_About this task:_ Go through the entries below and write each one out exactly.

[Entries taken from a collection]
++++++

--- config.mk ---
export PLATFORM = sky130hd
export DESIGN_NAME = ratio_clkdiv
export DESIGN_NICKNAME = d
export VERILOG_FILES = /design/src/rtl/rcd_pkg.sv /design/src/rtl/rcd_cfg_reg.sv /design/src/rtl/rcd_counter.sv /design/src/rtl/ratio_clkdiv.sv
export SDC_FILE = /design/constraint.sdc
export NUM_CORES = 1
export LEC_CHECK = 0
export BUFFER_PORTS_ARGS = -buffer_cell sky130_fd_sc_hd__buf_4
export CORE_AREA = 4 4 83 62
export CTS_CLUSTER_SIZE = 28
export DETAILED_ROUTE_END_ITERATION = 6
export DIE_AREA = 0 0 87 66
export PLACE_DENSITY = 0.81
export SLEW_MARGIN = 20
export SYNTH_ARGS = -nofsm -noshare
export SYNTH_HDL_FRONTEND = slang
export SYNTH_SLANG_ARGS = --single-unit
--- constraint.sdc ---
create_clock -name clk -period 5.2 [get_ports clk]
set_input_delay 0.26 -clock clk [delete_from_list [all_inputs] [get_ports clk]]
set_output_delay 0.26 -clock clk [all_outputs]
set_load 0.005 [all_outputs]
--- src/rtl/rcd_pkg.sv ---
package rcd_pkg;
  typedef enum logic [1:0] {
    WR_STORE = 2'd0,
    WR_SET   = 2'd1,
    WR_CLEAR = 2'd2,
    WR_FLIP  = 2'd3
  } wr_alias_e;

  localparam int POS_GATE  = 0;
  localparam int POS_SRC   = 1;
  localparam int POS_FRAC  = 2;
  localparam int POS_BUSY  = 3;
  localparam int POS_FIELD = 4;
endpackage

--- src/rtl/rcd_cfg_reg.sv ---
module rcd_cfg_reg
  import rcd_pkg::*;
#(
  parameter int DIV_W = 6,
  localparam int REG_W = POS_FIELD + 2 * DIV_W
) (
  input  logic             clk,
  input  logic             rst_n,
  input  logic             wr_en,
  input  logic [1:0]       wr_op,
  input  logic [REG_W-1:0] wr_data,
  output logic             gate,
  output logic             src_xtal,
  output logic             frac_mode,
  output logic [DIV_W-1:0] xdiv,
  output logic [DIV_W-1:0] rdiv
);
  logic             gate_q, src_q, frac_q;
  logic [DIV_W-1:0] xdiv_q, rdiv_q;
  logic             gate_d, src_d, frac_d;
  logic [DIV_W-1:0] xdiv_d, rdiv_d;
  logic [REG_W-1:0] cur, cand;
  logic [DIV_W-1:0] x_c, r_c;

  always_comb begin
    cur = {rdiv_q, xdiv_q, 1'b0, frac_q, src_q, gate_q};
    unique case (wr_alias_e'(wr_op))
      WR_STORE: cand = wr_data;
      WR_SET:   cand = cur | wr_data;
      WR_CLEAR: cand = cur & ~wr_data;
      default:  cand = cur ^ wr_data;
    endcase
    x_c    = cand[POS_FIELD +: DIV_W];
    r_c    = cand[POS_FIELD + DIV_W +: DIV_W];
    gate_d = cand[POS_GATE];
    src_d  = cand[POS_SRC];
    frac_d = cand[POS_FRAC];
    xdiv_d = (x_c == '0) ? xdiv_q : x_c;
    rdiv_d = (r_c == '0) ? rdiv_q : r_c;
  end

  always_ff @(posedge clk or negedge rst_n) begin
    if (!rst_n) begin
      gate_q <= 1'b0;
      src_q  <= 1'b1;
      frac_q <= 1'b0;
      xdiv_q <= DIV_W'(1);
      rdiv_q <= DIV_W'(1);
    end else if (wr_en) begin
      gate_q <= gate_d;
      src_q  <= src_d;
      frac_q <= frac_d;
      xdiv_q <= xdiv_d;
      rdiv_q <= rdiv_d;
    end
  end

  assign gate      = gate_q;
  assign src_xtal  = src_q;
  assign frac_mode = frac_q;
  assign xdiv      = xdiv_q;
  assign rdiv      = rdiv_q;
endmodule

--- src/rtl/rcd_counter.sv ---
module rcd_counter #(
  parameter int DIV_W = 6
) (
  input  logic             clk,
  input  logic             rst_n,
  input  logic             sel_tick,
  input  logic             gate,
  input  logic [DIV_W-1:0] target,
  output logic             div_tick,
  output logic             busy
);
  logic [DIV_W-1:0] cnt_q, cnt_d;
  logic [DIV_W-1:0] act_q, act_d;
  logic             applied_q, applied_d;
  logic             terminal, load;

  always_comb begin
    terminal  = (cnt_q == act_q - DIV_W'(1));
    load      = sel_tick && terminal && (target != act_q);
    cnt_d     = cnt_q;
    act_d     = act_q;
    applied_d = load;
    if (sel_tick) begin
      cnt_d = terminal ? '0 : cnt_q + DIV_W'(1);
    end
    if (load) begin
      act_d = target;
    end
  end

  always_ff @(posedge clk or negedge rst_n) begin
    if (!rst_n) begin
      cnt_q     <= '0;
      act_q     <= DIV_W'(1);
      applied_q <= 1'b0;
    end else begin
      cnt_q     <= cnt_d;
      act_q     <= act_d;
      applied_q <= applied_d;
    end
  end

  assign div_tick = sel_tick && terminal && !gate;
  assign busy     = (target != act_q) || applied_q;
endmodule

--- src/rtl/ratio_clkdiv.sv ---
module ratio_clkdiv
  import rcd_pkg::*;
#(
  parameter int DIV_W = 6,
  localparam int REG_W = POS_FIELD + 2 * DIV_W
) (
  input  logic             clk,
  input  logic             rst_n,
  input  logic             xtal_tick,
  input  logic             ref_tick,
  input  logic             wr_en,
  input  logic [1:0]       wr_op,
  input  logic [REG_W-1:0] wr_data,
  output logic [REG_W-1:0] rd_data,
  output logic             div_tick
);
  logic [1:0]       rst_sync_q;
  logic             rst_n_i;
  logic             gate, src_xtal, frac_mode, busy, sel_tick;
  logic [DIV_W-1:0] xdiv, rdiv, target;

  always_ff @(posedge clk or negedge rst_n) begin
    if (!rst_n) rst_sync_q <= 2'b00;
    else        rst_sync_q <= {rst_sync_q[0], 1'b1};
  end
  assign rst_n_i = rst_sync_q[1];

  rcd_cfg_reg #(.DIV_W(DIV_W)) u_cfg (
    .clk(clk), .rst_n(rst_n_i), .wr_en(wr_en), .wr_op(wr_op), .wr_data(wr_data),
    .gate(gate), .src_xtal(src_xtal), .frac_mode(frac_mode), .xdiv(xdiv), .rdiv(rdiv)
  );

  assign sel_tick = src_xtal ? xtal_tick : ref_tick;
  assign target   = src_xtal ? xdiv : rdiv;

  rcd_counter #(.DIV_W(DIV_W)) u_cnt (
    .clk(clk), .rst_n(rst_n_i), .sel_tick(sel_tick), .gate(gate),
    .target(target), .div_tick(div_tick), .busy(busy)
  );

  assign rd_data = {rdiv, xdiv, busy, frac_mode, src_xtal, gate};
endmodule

++++++

_Solution:_
--- config.mk ---
export PLATFORM = sky130hd
export DESIGN_NAME = ratio_clkdiv
export DESIGN_NICKNAME = d
export VERILOG_FILES = /design/src/rtl/rcd_pkg.sv /design/src/rtl/rcd_cfg_reg.sv /design/src/rtl/rcd_counter.sv /design/src/rtl/ratio_clkdiv.sv
export SDC_FILE = /design/constraint.sdc
export NUM_CORES = 1
export LEC_CHECK = 0
export BUFFER_PORTS_ARGS = -buffer_cell sky130_fd_sc_hd__buf_4
export CORE_AREA = 4 4 83 62
export CTS_CLUSTER_SIZE = 28
export DETAILED_ROUTE_END_ITERATION = 6
export DIE_AREA = 0 0 87 66
export PLACE_DENSITY = 0.81
export SLEW_MARGIN = 20
export SYNTH_ARGS = -nofsm -noshare
export SYNTH_HDL_FRONTEND = slang
export SYNTH_SLANG_ARGS = --single-unit
--- constraint.sdc ---
create_clock -name clk -period 5.2 [get_ports clk]
set_input_delay 0.26 -clock clk [delete_from_list [all_inputs] [get_ports clk]]
set_output_delay 0.26 -clock clk [all_outputs]
set_load 0.005 [all_outputs]
--- src/rtl/rcd_pkg.sv ---
package rcd_pkg;
  typedef enum logic [1:0] {
    WR_STORE = 2'd0,
    WR_SET   = 2'd1,
    WR_CLEAR = 2'd2,
    WR_FLIP  = 2'd3
  } wr_alias_e;

  localparam int POS_GATE  = 0;
  localparam int POS_SRC   = 1;
  localparam int POS_FRAC  = 2;
  localparam int POS_BUSY  = 3;
  localparam int POS_FIELD = 4;
endpackage

--- src/rtl/rcd_cfg_reg.sv ---
module rcd_cfg_reg
  import rcd_pkg::*;
#(
  parameter int DIV_W = 6,
  localparam int REG_W = POS_FIELD + 2 * DIV_W
) (
  input  logic             clk,
  input  logic             rst_n,
  input  logic             wr_en,
  input  logic [1:0]       wr_op,
  input  logic [REG_W-1:0] wr_data,
  output logic             gate,
  output logic             src_xtal,
  output logic             frac_mode,
  output logic [DIV_W-1:0] xdiv,
  output logic [DIV_W-1:0] rdiv
);
  logic             gate_q, src_q, frac_q;
  logic [DIV_W-1:0] xdiv_q, rdiv_q;
  logic             gate_d, src_d, frac_d;
  logic [DIV_W-1:0] xdiv_d, rdiv_d;
  logic [REG_W-1:0] cur, cand;
  logic [DIV_W-1:0] x_c, r_c;

  always_comb begin
    cur = {rdiv_q, xdiv_q, 1'b0, frac_q, src_q, gate_q};
    unique case (wr_alias_e'(wr_op))
      WR_STORE: cand = wr_data;
      WR_SET:   cand = cur | wr_data;
      WR_CLEAR: cand = cur & ~wr_data;
      default:  cand = cur ^ wr_data;
    endcase
    x_c    = cand[POS_FIELD +: DIV_W];
    r_c    = cand[POS_FIELD + DIV_W +: DIV_W];
    gate_d = cand[POS_GATE];
    src_d  = cand[POS_SRC];
    frac_d = cand[POS_FRAC];
    xdiv_d = (x_c == '0) ? xdiv_q : x_c;
    rdiv_d = (r_c == '0) ? rdiv_q : r_c;
  end

  always_ff @(posedge clk or negedge rst_n) begin
    if (!rst_n) begin
      gate_q <= 1'b0;
      src_q  <= 1'b1;
      frac_q <= 1'b0;
      xdiv_q <= DIV_W'(1);
      rdiv_q <= DIV_W'(1);
    end else if (wr_en) begin
      gate_q <= gate_d;
      src_q  <= src_d;
      frac_q <= frac_d;
      xdiv_q <= xdiv_d;
      rdiv_q <= rdiv_d;
    end
  end

  assign gate      = gate_q;
  assign src_xtal  = src_q;
  assign frac_mode = frac_q;
  assign xdiv      = xdiv_q;
  assign rdiv      = rdiv_q;
endmodule

--- src/rtl/rcd_counter.sv ---
module rcd_counter #(
  parameter int DIV_W = 6
) (
  input  logic             clk,
  input  logic             rst_n,
  input  logic             sel_tick,
  input  logic             gate,
  input  logic [DIV_W-1:0] target,
  output logic             div_tick,
  output logic             busy
);
  logic [DIV_W-1:0] cnt_q, cnt_d;
  logic [DIV_W-1:0] act_q, act_d;
  logic             applied_q, applied_d;
  logic             terminal, load;

  always_comb begin
    terminal  = (cnt_q == act_q - DIV_W'(1));
    load      = sel_tick && terminal && (target != act_q);
    cnt_d     = cnt_q;
    act_d     = act_q;
    applied_d = load;
    if (sel_tick) begin
      cnt_d = terminal ? '0 : cnt_q + DIV_W'(1);
    end
    if (load) begin
      act_d = target;
    end
  end

  always_ff @(posedge clk or negedge rst_n) begin
    if (!rst_n) begin
      cnt_q     <= '0;
      act_q     <= DIV_W'(1);
      applied_q <= 1'b0;
    end else begin
      cnt_q     <= cnt_d;
      act_q     <= act_d;
      applied_q <= applied_d;
    end
  end

  assign div_tick = sel_tick && terminal && !gate;
  assign busy     = (target != act_q) || applied_q;
endmodule

--- src/rtl/ratio_clkdiv.sv ---
module ratio_clkdiv
  import rcd_pkg::*;
#(
  parameter int DIV_W = 6,
  localparam int REG_W = POS_FIELD + 2 * DIV_W
) (
  input  logic             clk,
  input  logic             rst_n,
  input  logic             xtal_tick,
  input  logic             ref_tick,
  input  logic             wr_en,
  input  logic [1:0]       wr_op,
  input  logic [REG_W-1:0] wr_data,
  output logic [REG_W-1:0] rd_data,
  output logic             div_tick
);
  logic [1:0]       rst_sync_q;
  logic             rst_n_i;
  logic             gate, src_xtal, frac_mode, busy, sel_tick;
  logic [DIV_W-1:0] xdiv, rdiv, target;

  always_ff @(posedge clk or negedge rst_n) begin
    if (!rst_n) rst_sync_q <= 2'b00;
    else        rst_sync_q <= {rst_sync_q[0], 1'b1};
  end
  assign rst_n_i = rst_sync_q[1];

  rcd_cfg_reg #(.DIV_W(DIV_W)) u_cfg (
    .clk(clk), .rst_n(rst_n_i), .wr_en(wr_en), .wr_op(wr_op), .wr_data(wr_data),
    .gate(gate), .src_xtal(src_xtal), .frac_mode(frac_mode), .xdiv(xdiv), .rdiv(rdiv)
  );

  assign sel_tick = src_xtal ? xtal_tick : ref_tick;
  assign target   = src_xtal ? xdiv : rdiv;

  rcd_counter #(.DIV_W(DIV_W)) u_cnt (
    .clk(clk), .rst_n(rst_n_i), .sel_tick(sel_tick), .gate(gate),
    .target(target), .div_tick(div_tick), .busy(busy)
  );

  assign rd_data = {rdiv, xdiv, busy, frac_mode, src_xtal, gate};
endmodule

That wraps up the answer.